--- src/source/eth_loop_settings.svh ---
`ifndef ETH_LOOP_SETTINGS_SVH
`define ETH_LOOP_SETTINGS_SVH
`default_nettype none

// Frame FIFO holds one full frame plus margin
`define FRAME_FIFO_AW 11
`define CTL_FIFO_AW 2
// Shortest frame that still holds a basic IPv4 header
`define MIN_FRAME_LEN 34

`default_nettype wire
`endif

--- src/source/loop_fifo.sv ---
`timescale 1ns/1ps
`default_nettype none

module loop_fifo #(
	parameter int WIDTH = 8,
	parameter int AW = 4
) (
	input logic clk,
	input logic rst_n,
	input logic [WIDTH-1:0] wr_data,
	input logic wr_valid,
	output logic wr_ready,
	output logic [WIDTH-1:0] rd_data,
	output logic rd_valid,
	input logic rd_ready
);
	localparam logic [AW:0] DEPTH = (AW + 1)'(1 << AW);

	logic [WIDTH-1:0] mem [DEPTH];
	logic [AW-1:0] wr_ptr;
	logic [AW-1:0] rd_ptr;
	logic [AW:0] count;
	logic [AW:0] count_next;
	logic wr_fire;
	logic rd_fire;
	logic full_next;
	logic empty_next;

	assign wr_fire = wr_valid && wr_ready;
	assign rd_fire = rd_valid && rd_ready;
	assign count_next = count + {{AW{1'b0}}, wr_fire} - {{AW{1'b0}}, rd_fire};
	assign full_next = (count_next == DEPTH);
	assign empty_next = (count_next == '0);

	// Combinational read of the head entry
	assign rd_data = mem[rd_ptr];

	always_ff @(posedge clk) begin
		if (wr_fire)
			mem[wr_ptr] <= wr_data;
	end

	// Flags are registered, so a write shows on the read side one cycle later
	always_ff @(posedge clk) begin
		if (!rst_n) begin
			wr_ptr <= '0;
			rd_ptr <= '0;
			count <= '0;
			wr_ready <= 1'b0;
			rd_valid <= 1'b0;
		end else begin
			if (wr_fire)
				wr_ptr <= wr_ptr + 1'b1;
			if (rd_fire)
				rd_ptr <= rd_ptr + 1'b1;
			count <= count_next;
			wr_ready <= !full_next;
			rd_valid <= !empty_next;
		end
	end

endmodule

`default_nettype wire
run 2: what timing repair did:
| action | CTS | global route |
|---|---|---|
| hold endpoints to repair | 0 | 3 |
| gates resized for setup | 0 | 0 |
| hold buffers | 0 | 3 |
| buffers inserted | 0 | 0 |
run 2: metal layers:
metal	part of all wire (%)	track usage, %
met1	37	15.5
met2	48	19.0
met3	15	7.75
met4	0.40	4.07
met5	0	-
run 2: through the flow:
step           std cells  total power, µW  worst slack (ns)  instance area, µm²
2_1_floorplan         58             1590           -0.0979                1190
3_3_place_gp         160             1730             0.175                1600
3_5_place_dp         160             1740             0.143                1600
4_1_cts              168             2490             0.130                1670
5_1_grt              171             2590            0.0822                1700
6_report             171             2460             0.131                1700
===== config.mk =====
export PLATFORM = sky130hd
export DESIGN_NAME = entry_counter
export DESIGN_NICKNAME = d
export VERILOG_FILES = /design/src/rtl/pgwr_pkg.sv /design/src/rtl/entry_counter.sv
export SDC_FILE = /design/constraint.sdc
export NUM_CORES = 1
export LEC_CHECK = 0
export ABC_AREA = 0
export BUFFER_PORTS_ARGS = -buffer_cell sky130_fd_sc_hd__buf_2
export CORE_AREA = 3 3 58 60
export DETAILED_ROUTE_END_ITERATION = 10
export DIE_AREA = 0 0 61 63
export PLACE_DENSITY = 0.67
export SYNTH_ARGS = -nofsm -noshare
export SYNTH_HDL_FRONTEND = slang
export SYNTH_SLANG_ARGS = --single-unit

===== constraint.sdc =====
create_clock -name clk_i -period 4.6 [get_ports clk_i]
set_input_delay 1.38 -clock clk_i [delete_from_list [all_inputs] [get_ports clk_i]]
set_output_delay 1.38 -clock clk_i [all_outputs]
set_load 0.05 [all_outputs]
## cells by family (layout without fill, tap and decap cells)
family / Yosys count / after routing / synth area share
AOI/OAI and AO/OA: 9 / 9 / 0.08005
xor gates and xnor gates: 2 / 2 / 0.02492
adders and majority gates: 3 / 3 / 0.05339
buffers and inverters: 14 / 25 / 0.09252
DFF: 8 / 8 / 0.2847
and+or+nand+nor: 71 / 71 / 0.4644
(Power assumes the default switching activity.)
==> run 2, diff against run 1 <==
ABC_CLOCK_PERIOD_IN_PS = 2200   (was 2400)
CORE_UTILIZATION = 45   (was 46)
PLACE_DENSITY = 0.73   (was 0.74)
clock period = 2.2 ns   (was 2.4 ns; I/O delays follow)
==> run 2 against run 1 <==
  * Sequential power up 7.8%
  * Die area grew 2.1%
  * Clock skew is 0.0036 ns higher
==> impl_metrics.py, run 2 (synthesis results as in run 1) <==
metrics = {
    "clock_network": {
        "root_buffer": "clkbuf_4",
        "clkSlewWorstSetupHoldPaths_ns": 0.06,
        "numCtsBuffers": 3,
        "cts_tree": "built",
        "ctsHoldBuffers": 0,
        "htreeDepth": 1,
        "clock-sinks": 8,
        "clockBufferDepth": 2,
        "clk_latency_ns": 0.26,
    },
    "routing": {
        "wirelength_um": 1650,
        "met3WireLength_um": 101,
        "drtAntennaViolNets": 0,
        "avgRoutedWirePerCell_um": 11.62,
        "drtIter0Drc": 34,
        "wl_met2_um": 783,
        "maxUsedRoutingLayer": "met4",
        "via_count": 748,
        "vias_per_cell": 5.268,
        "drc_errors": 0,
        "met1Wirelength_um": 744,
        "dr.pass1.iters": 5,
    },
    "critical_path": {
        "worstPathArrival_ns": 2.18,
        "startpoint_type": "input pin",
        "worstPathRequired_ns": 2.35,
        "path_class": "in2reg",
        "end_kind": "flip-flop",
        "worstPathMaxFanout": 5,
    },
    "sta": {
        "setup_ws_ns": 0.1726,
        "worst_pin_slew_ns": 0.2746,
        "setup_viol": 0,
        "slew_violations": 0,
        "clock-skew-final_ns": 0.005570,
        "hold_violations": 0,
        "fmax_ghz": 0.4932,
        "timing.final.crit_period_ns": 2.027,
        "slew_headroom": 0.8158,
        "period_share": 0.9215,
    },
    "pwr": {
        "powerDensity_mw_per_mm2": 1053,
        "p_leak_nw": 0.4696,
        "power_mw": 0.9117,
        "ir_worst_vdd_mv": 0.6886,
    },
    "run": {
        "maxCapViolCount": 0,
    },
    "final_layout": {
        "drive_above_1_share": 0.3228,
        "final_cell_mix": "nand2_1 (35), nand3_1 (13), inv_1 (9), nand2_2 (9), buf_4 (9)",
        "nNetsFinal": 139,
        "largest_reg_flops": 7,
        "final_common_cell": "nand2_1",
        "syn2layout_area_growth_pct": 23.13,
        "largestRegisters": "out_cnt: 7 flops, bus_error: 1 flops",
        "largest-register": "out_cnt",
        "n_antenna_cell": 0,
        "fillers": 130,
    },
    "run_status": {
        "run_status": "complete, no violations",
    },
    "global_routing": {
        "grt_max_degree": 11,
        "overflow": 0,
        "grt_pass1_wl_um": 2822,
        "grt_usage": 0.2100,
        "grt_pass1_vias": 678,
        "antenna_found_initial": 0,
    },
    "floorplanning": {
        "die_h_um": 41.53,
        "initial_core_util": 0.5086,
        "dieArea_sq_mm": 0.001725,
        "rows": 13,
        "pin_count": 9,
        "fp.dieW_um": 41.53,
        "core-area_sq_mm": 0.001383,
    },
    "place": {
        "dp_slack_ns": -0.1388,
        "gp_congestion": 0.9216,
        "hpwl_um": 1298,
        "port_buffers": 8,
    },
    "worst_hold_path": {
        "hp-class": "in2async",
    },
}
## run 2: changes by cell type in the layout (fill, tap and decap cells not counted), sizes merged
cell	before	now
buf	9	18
**src/rtl/pgwr_pkg.sv**
```systemverilog
// geometry, entry layouts and state codes shared by the page-table write manager
// entry indices count from 1, index 0 is the null pointer of every list
// table sizes are fixed here and no module overrides them
package pgwr_pkg;

	localparam int PTR_W = 24; // list and att index width
	localparam int WAY_W = 32; // physical page number width
	localparam int STS_W = 2;

	typedef logic [63:0]      addr_t;   // byte address
	typedef logic [511:0]     line_t;   // one cache line
	typedef logic [63:0]      strb_t;   // byte strobe of a line
	typedef logic [PTR_W-1:0] ptr_t;    // list entry index
	typedef logic [PTR_W-1:0] att_id_t; // att entry index
	typedef logic [WAY_W-1:0] ppn_t;

	localparam int LINE_BYTES     = 64;
	localparam int ATT_ENTRY_CNT  = 32;
	localparam int LIST_ENTRY_CNT = 16;
	localparam int ATT_PER_LINE   = 8;  // 8 byte att entries
	localparam int LST_PER_LINE   = 4;  // 16 byte list entries

	localparam addr_t ATT_BASE  = 64'h1000;
	localparam addr_t LIST_BASE = 64'h2000;
	localparam ppn_t  PPN_BASE  = 32'h0008_0000; // page of list entry 1
	localparam ptr_t  NULL_PTR  = '0;

	// att entry
	localparam int STS_LSB = 0;
	localparam int WAY_LSB = 2;

	// list entry, upper 24 bits reserved
	localparam int NEXT_LSB  = 0;
	localparam int PREV_LSB  = 24;
	localparam int ATTID_LSB = 48;
	localparam int WAY_LSB_L = 72;

	localparam logic [STS_W-1:0] STS_DALLOC = 2'd0;
	localparam logic [STS_W-1:0] STS_UNCOMP = 2'd1;

	// every W state is encoded as its AW state plus one
	typedef enum logic [3:0] {
		IDLE         = 4'd0,
		INIT_ATT_AW  = 4'd1,
		INIT_ATT_W   = 4'd2,
		INIT_LIST_AW = 4'd3,
		INIT_LIST_W  = 4'd4,
		ATT_UPD_AW   = 4'd5,
		ATT_UPD_W    = 4'd6,
		SRC_POP_AW   = 4'd7,
		SRC_POP_W    = 4'd8,
		DST_SELF_AW  = 4'd9,
		DST_SELF_W   = 4'd10,
		DST_LINK_AW  = 4'd11,
		DST_LINK_W   = 4'd12,
		WAIT_BRESP   = 4'd13
	} pgwr_state_e;

endpackage

```
**src/rtl/pgwr_fsm.sv**
```systemverilog
// sequences the init passes and the 2 to 4 writes of an allocation
// one write open at a time, awvalid and wvalid never overlap
// list pointers stay stable until the last beat of an allocation
`timescale 1ns/1ps

module pgwr_fsm (
	input  logic                  clk_i,
	input  logic                  rst_ni,
	input  logic                  init_att,
	input  logic                  init_list,
	input  logic                  upd_valid,
	input  pgwr_pkg::att_id_t     upd_att_id,
	input  pgwr_pkg::ppn_t        upd_way,
	input  pgwr_pkg::ptr_t        upd_next,
	input  logic                  awready,
	input  logic                  wready,
	input  pgwr_pkg::ptr_t        entry_idx,
	input  logic                  last_entry,
	input  logic                  drained,
	input  pgwr_pkg::ptr_t        free_head,
	input  pgwr_pkg::ptr_t        free_tail,
	input  pgwr_pkg::ptr_t        uncomp_tail,
	output logic                  awvalid,
	output logic                  wvalid,
	output logic                  ready,
	output logic                  upd_done,
	output logic                  init_att_done,
	output logic                  init_list_done,
	output pgwr_pkg::pgwr_state_e state,
	output logic                  ld_pkt,
	output logic                  cnt_start,
	output logic                  cnt_step,
	output pgwr_pkg::att_id_t     lat_att_id,
	output pgwr_pkg::ppn_t        lat_way,
	output pgwr_pkg::ptr_t        lat_next,
	output logic                  pop_free,
	output logic                  empty_free,
	output logic                  push_uncomp,
	output logic                  first_uncomp
);
	import pgwr_pkg::*;

	pgwr_state_e state_d;
	logic        awvalid_d;
	logic        wvalid_d;
	logic        op_att_q;  // att init in flight
	logic        op_list_q; // list init in flight, neither flag means allocation
	logic        op_att_d;
	logic        op_list_d;
	logic        lat_en;
	logic        one_free;  // free list down to its head
	logic        last_wr;   // final data beat of an allocation
	logic        drain_end;

	assign ready        = (state == IDLE);
	assign one_free     = (free_head == free_tail);
	assign first_uncomp = (uncomp_tail == NULL_PTR); // no link write needed
	assign last_wr      = wready && ((state == DST_LINK_W) || (state == DST_SELF_W && first_uncomp));
	// pointer strobes all land on the last beat, old free head is the moved entry
	assign push_uncomp  = last_wr;
	assign pop_free     = last_wr && !one_free;
	assign empty_free   = last_wr && one_free;
	assign drain_end    = (state == WAIT_BRESP) && drained;

	always_comb begin
		state_d   = state;
		awvalid_d = awvalid;
		wvalid_d  = wvalid;
		op_att_d  = op_att_q;
		op_list_d = op_list_q;
		ld_pkt    = 1'b0;
		cnt_start = 1'b0;
		cnt_step  = 1'b0;
		lat_en    = 1'b0;
		unique case (state)
			IDLE: begin
				if (init_att && !init_att_done) begin // att init has priority
					state_d   = INIT_ATT_AW;
					op_att_d  = 1'b1;
					op_list_d = 1'b0;
					cnt_start = 1'b1;
				end else if (init_list && !init_list_done) begin
					state_d   = INIT_LIST_AW;
					op_att_d  = 1'b0;
					op_list_d = 1'b1;
					cnt_start = 1'b1;
				end else if (upd_valid) begin
					state_d   = ATT_UPD_AW;
					op_att_d  = 1'b0;
					op_list_d = 1'b0;
					lat_en    = 1'b1;
				end
			end
			INIT_ATT_AW, INIT_LIST_AW, ATT_UPD_AW, SRC_POP_AW, DST_SELF_AW, DST_LINK_AW: begin
				if (!awvalid) begin // build packet, address goes out next cycle
					ld_pkt    = 1'b1;
					awvalid_d = 1'b1;
				end else if (awready) begin
					awvalid_d = 1'b0;
					wvalid_d  = 1'b1;
					state_d   = pgwr_state_e'(state + 4'd1);
				end
			end
			INIT_ATT_W, INIT_LIST_W: begin
				if (wready) begin
					wvalid_d = 1'b0;
					cnt_step = 1'b1;
					state_d  = last_entry ? WAIT_BRESP : pgwr_state_e'(state - 4'd1);
				end
			end
			ATT_UPD_W: begin
				if (wready) begin
					wvalid_d = 1'b0;
					state_d  = one_free ? DST_SELF_AW : SRC_POP_AW; // no pop of a lone head
				end
			end
			SRC_POP_W: begin
				if (wready) begin
					wvalid_d = 1'b0;
					state_d  = DST_SELF_AW;
				end
			end
			DST_SELF_W, DST_LINK_W: begin
				if (wready) begin
					wvalid_d = 1'b0;
					state_d  = last_wr ? WAIT_BRESP : DST_LINK_AW;
				end
			end
			WAIT_BRESP: if (drained) state_d = IDLE;
			default:    state_d = IDLE;
		endcase
	end

	always_ff @(posedge clk_i or negedge rst_ni) begin
		if (!rst_ni) begin
			state          <= IDLE;
			awvalid        <= 1'b0;
			wvalid         <= 1'b0;
			op_att_q       <= 1'b0;
			op_list_q      <= 1'b0;
			upd_done       <= 1'b0;
			init_att_done  <= 1'b0;
			init_list_done <= 1'b0;
		end else begin
			state     <= state_d;
			awvalid   <= awvalid_d;
			wvalid    <= wvalid_d;
			op_att_q  <= op_att_d;
			op_list_q <= op_list_d;
			upd_done  <= drain_end && !op_att_q && !op_list_q; // one cycle pulse
			if (drain_end && op_att_q) init_att_done <= 1'b1; // sticky
			if (drain_end && op_list_q) init_list_done <= 1'b1;
		end
	end

	// request fields sampled in the accept cycle
	always_ff @(posedge clk_i) begin
		if (lat_en) begin
			lat_att_id <= upd_att_id;
			lat_way    <= upd_way;
			lat_next   <= upd_next;
		end
	end

	a_aw_hold: assert property (@(posedge clk_i) disable iff (!rst_ni)
		awvalid && !awready |=> awvalid);
	a_one_phase: assert property (@(posedge clk_i) disable iff (!rst_ni)
		!(awvalid && wvalid));
	// counter must already hold a real entry when an init packet is built
	a_cnt_live: assert property (@(posedge clk_i) disable iff (!rst_ni)
		ld_pkt && (state == INIT_ATT_AW || state == INIT_LIST_AW) |-> entry_idx != NULL_PTR);

endmodule

```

* * * * * * *

## REQUIREMENT
Above are the records; repeat exactly the lines from the one holding "run 2: what" down to the one holding "run 2: through", end lines included.

## ANSWER TO THIS TASK
run 2: what timing repair did:
| action | CTS | global route |
|---|---|---|
| hold endpoints to repair | 0 | 3 |
| gates resized for setup | 0 | 0 |
| hold buffers | 0 | 3 |
| buffers inserted | 0 | 0 |
run 2: metal layers:
metal	part of all wire (%)	track usage, %
met1	37	15.5
met2	48	19.0
met3	15	7.75
met4	0.40	4.07
met5	0	-
run 2: through the flow:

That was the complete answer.